Morozov no tuvo más remedio que obedecer y se oyó el tintineo de su copa al chocar con la botella.
– ¿Ves tú? -siguió diciendo el otro como si cada una de las palabras que pronunciaba le hiciera sangrar la garganta-, no me importa haberme batido; no me importa haber cometido los peores delitos para dejarme escapar luego de las manos los resultados; nada de eso me importa si hubiéramos sido derrotados por un gran guerrero con el casco de acero, un dragón humano que echase fuego por la boca; pero es que hemos sido derrotados por un piojo, por un piojo rubio, grande, gordo, asqueroso. ¿Has visto un piojo alguna vez?
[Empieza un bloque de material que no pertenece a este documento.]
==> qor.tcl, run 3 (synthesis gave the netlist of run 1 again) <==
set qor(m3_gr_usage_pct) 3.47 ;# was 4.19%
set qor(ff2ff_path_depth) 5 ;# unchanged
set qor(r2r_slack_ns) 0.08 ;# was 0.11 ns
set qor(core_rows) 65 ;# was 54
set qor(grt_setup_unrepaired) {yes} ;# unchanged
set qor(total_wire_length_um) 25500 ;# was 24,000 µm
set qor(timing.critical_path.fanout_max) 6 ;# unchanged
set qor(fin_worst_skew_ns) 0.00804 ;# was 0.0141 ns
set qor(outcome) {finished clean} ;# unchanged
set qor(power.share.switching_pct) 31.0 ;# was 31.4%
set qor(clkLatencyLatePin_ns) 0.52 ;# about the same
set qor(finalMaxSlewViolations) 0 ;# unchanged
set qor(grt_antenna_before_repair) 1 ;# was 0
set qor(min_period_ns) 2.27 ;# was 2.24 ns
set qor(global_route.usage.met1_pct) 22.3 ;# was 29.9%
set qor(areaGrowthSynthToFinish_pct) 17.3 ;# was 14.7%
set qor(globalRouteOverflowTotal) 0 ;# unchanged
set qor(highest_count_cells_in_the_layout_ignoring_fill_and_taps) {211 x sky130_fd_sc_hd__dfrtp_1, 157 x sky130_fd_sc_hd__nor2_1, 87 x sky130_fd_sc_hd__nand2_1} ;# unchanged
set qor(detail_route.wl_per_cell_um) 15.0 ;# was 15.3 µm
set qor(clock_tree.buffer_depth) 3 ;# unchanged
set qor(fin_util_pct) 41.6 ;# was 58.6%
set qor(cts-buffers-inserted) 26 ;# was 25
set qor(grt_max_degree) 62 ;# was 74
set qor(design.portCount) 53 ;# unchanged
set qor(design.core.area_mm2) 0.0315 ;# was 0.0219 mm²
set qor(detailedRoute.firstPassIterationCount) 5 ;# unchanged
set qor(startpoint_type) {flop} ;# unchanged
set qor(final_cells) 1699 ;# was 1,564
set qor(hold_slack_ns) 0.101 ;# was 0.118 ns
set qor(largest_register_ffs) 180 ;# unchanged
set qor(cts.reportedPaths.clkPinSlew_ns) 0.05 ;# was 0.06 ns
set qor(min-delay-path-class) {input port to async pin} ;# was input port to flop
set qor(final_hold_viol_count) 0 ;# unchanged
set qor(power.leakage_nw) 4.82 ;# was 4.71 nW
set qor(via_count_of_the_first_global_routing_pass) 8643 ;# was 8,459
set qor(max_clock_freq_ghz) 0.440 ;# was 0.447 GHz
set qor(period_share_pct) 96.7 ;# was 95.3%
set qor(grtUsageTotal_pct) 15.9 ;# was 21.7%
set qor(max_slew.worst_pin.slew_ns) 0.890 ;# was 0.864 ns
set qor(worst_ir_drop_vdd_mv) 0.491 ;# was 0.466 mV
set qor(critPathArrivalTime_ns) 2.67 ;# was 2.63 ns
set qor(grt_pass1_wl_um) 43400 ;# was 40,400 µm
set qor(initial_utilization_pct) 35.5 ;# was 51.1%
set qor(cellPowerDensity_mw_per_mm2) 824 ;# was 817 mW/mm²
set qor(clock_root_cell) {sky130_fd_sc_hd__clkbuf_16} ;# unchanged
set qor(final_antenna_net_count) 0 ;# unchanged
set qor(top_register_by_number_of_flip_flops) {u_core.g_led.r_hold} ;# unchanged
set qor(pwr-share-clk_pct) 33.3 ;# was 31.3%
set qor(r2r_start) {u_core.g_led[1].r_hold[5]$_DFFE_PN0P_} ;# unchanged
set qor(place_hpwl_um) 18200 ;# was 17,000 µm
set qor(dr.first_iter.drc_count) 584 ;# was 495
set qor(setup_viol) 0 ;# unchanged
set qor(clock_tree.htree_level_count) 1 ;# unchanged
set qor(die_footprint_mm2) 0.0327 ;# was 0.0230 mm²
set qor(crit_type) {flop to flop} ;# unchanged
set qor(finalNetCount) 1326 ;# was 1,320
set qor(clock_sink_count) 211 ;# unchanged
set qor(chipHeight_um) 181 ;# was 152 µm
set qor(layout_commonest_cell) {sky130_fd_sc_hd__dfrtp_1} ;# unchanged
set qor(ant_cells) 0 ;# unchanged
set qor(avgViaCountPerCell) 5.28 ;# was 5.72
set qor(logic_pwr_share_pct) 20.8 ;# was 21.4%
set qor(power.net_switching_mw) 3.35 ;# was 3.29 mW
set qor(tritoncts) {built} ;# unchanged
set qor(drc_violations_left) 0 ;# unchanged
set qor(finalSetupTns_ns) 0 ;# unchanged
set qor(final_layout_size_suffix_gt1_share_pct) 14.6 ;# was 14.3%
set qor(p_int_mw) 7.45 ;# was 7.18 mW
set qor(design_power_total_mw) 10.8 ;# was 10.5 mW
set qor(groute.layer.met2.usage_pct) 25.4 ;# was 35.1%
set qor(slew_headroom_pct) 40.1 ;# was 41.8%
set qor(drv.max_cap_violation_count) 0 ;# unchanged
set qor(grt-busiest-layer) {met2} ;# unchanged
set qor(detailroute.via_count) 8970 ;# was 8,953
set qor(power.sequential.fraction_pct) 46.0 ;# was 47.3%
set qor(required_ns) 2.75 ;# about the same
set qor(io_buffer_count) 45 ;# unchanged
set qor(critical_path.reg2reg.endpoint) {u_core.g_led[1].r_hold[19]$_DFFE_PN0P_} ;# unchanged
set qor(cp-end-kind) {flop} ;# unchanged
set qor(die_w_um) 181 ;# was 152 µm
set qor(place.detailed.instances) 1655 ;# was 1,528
Los rubios son los más gordos… La culpa es nuestra. En otro tiempo, los hombres obedecían a los rayos enviados por un dios; luego fueron mandados por una espada; ahora les manda un "Primus". En otro tiempo les dominaba la fe, luego les dominó el miedo, ahora les domina el hambre. Los hombres han llevado cadenas en el cuello, en las muñecas, en los tobillos. Pero ahora están encadenados por la barriga. Lo que sucede es que por la barriga no se coge a los héroes. La culpa es nuestra.
– Pero, camarada, por el amor de Dios, ¿a qué viene todo esto?
– Queríamos construir un templo, ¡y si por lo menos hubiéramos logrado terminar una capilla! Pero no; ni siquiera hemos construido un garaje: hemos debido quedarnos con una cocina mugrienta, con unos fogones de segunda mano. Pusimos un caldero al fuego y lo llenamos de sangre y acero, bien mezclados y meneados. ¿Y qué hemos sacado de esta nueva mezcla? ¿Una nueva humanidad? ¿Unos hombres de granito? No. Sólo unos inmundos insectos que se arrastran por el suelo; unos seres sin nervio, ni forma, ni nada, que ni siquiera saben inclinarse humildemente para que les den latigazos. No; toman el látigo y se los dan ellos mismos. ¿Has estado alguna vez en alguna reunión de uno de nuestros círculos de actividades sociales? Deberías ir. Te interesaría. Aprenderías muchas cosas sobre el espíritu humano.